Problem =
Write out every line below that includes the word "Assumes".

Records =
**src/hdl/mdms_defs.vh**
```
// Purpose: Constants for the motor drive mode sequencer.
// Assumes: 50 MHz clock, one cycle per 20 ns.
// Notes: Times are kept in their own unit and converted to cycles here.
`ifndef MDMS_DEFS_VH
`define MDMS_DEFS_VH

`define MDMS_CLK_HZ 50000000
// Least time the standby condition must hold, in ms.
`define MDMS_STANDBY_INPUT_HOLD_MS 100
`define MDMS_STANDBY_INPUT_HOLD_CYC ((`MDMS_CLK_HZ / 1000) * `MDMS_STANDBY_INPUT_HOLD_MS)
// Default brake sequence time, in ms.
`define MDMS_BRAKE_MS 1000
`define MDMS_BRAKE_CYC ((`MDMS_CLK_HZ / 1000) * `MDMS_BRAKE_MS)
// Default automatic restart time after an error, in ms.
`define MDMS_RESTART_MS 1000
`define MDMS_RESTART_CYC ((`MDMS_CLK_HZ / 1000) * `MDMS_RESTART_MS)
// Counter width wide enough for all of the counts above.
`define MDMS_CNT_W 32
// Reset value of the one-hot state register (power-on state).
`define MDMS_ST_RST 7'h01
// Reset value of both synchroniser stages: every input reads low.
`define MDMS_SYNC_RST 4'h0

`endif

```
**src/hdl/mdms_timer.v**
```verilog
// Purpose: Loadable down counter that flags when a delay has run out.
// Assumes: Load takes priority over counting.
// Notes: Done is high once the count reaches zero and stays high until the next load.
`timescale 1ns/100ps
`include "mdms_defs.vh"

module mdms_timer (
  input wire clk,
  input wire rst_n,
  input wire load,
  input wire [`MDMS_CNT_W-1:0] load_val,
  output wire done
);

  reg [`MDMS_CNT_W-1:0] cnt_q;

  // Count down toward zero, reload on request.
  always @(posedge clk) begin
    if (!rst_n) begin
      cnt_q <= {`MDMS_CNT_W{1'b0}};
    end else if (load) begin
      cnt_q <= load_val;
    end else if (cnt_q != {`MDMS_CNT_W{1'b0}}) begin
      cnt_q <= cnt_q - {{(`MDMS_CNT_W-1){1'b0}}, 1'b1};
    end
  end

  // Done while the counter rests at zero and no load is pending.
  assign done = (cnt_q == {`MDMS_CNT_W{1'b0}}) && !load;

endmodule

```
**src/hdl/mdms_top.v**
```verilog
// Purpose: Operating-mode sequencer of a sensorless motor predriver.
// Assumes: Speed command and fault inputs come from other clock domains.
// Notes: Long delays are parameters so a simulation can shorten them.
`timescale 1ns/100ps
`include "mdms_defs.vh"

////////////////////////////////////////////////////////////////////////
// Operation
// - Load settings from store before motor activity.
// - After loading, brake then enter idle.
// - Speed command present starts startup sequence.
// - Speed command withdrawn stops motor drive.
// - Fault enters error, restarts after restart time.
// - Error with zero command goes to idle.
// - Standby turns every output pin off.
// - Entering standby clears all latched errors.
// - Select 0: standby on standby input low.
// - Select 1: standby needs input low, command zero.
// - Select 1: overrides set forbid standby entry.
// - Idle holds power transistors off, command starts.
module mdms_top #(
  parameter [`MDMS_CNT_W-1:0] STANDBY_INPUT_HOLD_CYC = `MDMS_STANDBY_INPUT_HOLD_CYC,
  parameter [`MDMS_CNT_W-1:0] BRAKE_CYC = `MDMS_BRAKE_CYC,
  parameter [`MDMS_CNT_W-1:0] RESTART_CYC = `MDMS_RESTART_CYC
) (
  input wire CLK,
  input wire RST_N,
  input wire STANDBY_INPUT,
  input wire SPEED_CMD,
  input wire FAULT,
  input wire STANDBY_CONDITION_SELECT,
  input wire FULL_OFF_OVERRIDE,
  input wire NEVER_STOP_OPTION,
  input wire SPEED_COMMAND_INVERT,
  input wire STORE_LOAD_DONE,
  output reg STORE_LOAD_REQ,
  output reg PARAMS_VALID,
  output reg BRAKE_ON,
  output reg STARTUP_ON,
  output reg DRIVE_ON,
  output reg OUTPUT_ENABLE,
  output reg ERROR_FLAG,
  output reg STANDBY_ACTIVE,
  output reg [6:0] MODE
);

  // One-hot states.
  localparam [6:0] ST_PWRUP = 7'h01;
  localparam [6:0] ST_LOAD = 7'h02;
  localparam [6:0] ST_BRAKE = 7'h04;
  localparam [6:0] ST_IDLE = 7'h08;
  localparam [6:0] ST_RUN = 7'h10;
  localparam [6:0] ST_ERROR = 7'h20;
  localparam [6:0] ST_STANDBY_INPUT = 7'h40;

  //////////////////////////////////////////////////////////////////////
  // Input synchronisers: two flops per asynchronous input.
  reg [3:0] sync1_q;
  reg [3:0] sync2_q;
  wire [3:0] raw_in;
  assign raw_in = {STORE_LOAD_DONE, FAULT, SPEED_CMD, STANDBY_INPUT};

  // Only the second stage is read by logic. Reset reads load as not done,
  // so a stale stage cannot skip the load, and the pin as low, which only
  // keeps power-up waiting since standby is ignored there.
  always @(posedge CLK) begin
    if (!RST_N) begin
      sync1_q <= `MDMS_SYNC_RST;
      sync2_q <= `MDMS_SYNC_RST;
    end else begin
      sync1_q <= raw_in;
      sync2_q <= sync1_q;
    end
  end

  wire standby_input_pin_s = sync2_q[0];
  wire spd_s = sync2_q[1];
  wire fault_s = sync2_q[2];
  wire load_done_s = sync2_q[3];

  //////////////////////////////////////////////////////////////////////
  // Standby condition decode.
  function standby_input_cond;
    input pin_low;
    input sel;
    input spd;
    input ovr;
    begin
      if (!sel) begin
        standby_input_cond = pin_low;
      end else begin
        standby_input_cond = pin_low && !spd && !ovr;
      end
    end
  endfunction

  wire overrides = FULL_OFF_OVERRIDE | NEVER_STOP_OPTION |
    SPEED_COMMAND_INVERT;
  wire cond_now = standby_input_cond(!standby_input_pin_s, STANDBY_CONDITION_SELECT, spd_s,
    overrides);

  //////////////////////////////////////////////////////////////////////
  // Qualification timer: condition must hold steadily before entry.
  reg [6:0] state_q;
  reg [6:0] state_d;
  reg cond_q;
  wire qual_done;

  // Remember the last condition level to restart timing on a change.
  always @(posedge CLK) begin
    if (!RST_N) begin
      cond_q <= 1'b0;
    end else begin
      cond_q <= cond_now;
    end
  end

  mdms_timer u_qual (
    .clk(CLK),
    .rst_n(RST_N),
    .load(!cond_now || !cond_q),
    .load_val(STANDBY_INPUT_HOLD_CYC),
    .done(qual_done)
  );

  wire standby_input_go = cond_now && qual_done;

  //////////////////////////////////////////////////////////////////////
  // Shared state timer for brake and restart delays.
  reg tmr_load;
  reg [`MDMS_CNT_W-1:0] tmr_val;
  wire tmr_done;

  mdms_timer u_seq (
    .clk(CLK),
    .rst_n(RST_N),
    .load(tmr_load),
    .load_val(tmr_val),
    .done(tmr_done)
  );

  //////////////////////////////////////////////////////////////////////
  // Next-state logic.
  always @* begin
    state_d = state_q;
    tmr_load = 1'b0;
    tmr_val = BRAKE_CYC;
    case (state_q)
      ST_PWRUP: begin
        if (standby_input_pin_s) begin
          state_d = ST_LOAD;
        end
      end
      ST_LOAD: begin
        if (load_done_s) begin
          state_d = ST_BRAKE;
          tmr_load = 1'b1;
        end
      end
      ST_BRAKE: begin
        if (tmr_done) begin
          state_d = ST_IDLE;
        end
      end
      ST_IDLE: begin
        if (fault_s) begin
          state_d = ST_ERROR;
          tmr_load = 1'b1;
          tmr_val = RESTART_CYC;
        end else if (spd_s) begin
          state_d = ST_RUN;
        end
      end
      ST_RUN: begin
        if (fault_s) begin
          state_d = ST_ERROR;
          tmr_load = 1'b1;
          tmr_val = RESTART_CYC;
        end else if (!spd_s) begin
          state_d = ST_IDLE;
        end
      end
      ST_ERROR: begin
        if (!spd_s) begin
          state_d = ST_IDLE;
        end else if (tmr_done && !fault_s) begin
          state_d = ST_RUN;
        end
      end
      ST_STANDBY_INPUT: begin
        if (standby_input_pin_s) begin
          state_d = ST_IDLE;
        end
      end
      default: begin
        state_d = ST_PWRUP;
      end
    endcase
    // Standby entry overrides every operating state once loaded.
    if (standby_input_go && state_q != ST_PWRUP && state_q != ST_LOAD) begin
      state_d = ST_STANDBY_INPUT;
    end
  end

  // State register.
  always @(posedge CLK) begin
    if (!RST_N) begin
      state_q <= `MDMS_ST_RST;
    end else begin
      state_q <= state_d;
    end
  end

  //////////////////////////////////////////////////////////////////////
  // Registered outputs, decoded from the next state; PARAMS_VALID sets on the load handshake and then holds.
  always @(posedge CLK) begin
    if (!RST_N) begin
      STORE_LOAD_REQ <= 1'b0;
      PARAMS_VALID <= 1'b0;
      BRAKE_ON <= 1'b0;
      STARTUP_ON <= 1'b0;
      DRIVE_ON <= 1'b0;
      OUTPUT_ENABLE <= 1'b0;
      ERROR_FLAG <= 1'b0;
      STANDBY_ACTIVE <= 1'b0;
      MODE <= `MDMS_ST_RST;
    end else begin
      STORE_LOAD_REQ <= (state_d == ST_LOAD);
      if (state_q == ST_LOAD && load_done_s) begin
        PARAMS_VALID <= 1'b1;
      end
      BRAKE_ON <= (state_d == ST_BRAKE);
      // Startup pulse marks entry into the run sequence.
      STARTUP_ON <= (state_d == ST_RUN) && (state_q != ST_RUN);
      DRIVE_ON <= (state_d == ST_RUN);
      // Pins are driven only in brake or run; off in idle and standby.
      OUTPUT_ENABLE <= (state_d == ST_RUN) ||
        (state_d == ST_BRAKE);
      if (state_d == ST_STANDBY_INPUT) begin
        ERROR_FLAG <= 1'b0;
      end else if (state_d == ST_ERROR) begin
        ERROR_FLAG <= 1'b1;
      end else if (state_d == ST_IDLE || state_d == ST_RUN) begin
        ERROR_FLAG <= 1'b0;
      end
      STANDBY_ACTIVE <= (state_d == ST_STANDBY_INPUT);
      MODE <= state_d;
    end
  end

endmodule

```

Answer to the exercise =
// Assumes: 50 MHz clock, one cycle per 20 ns.
// Assumes: Load takes priority over counting.
// Assumes: Speed command and fault inputs come from other clock domains.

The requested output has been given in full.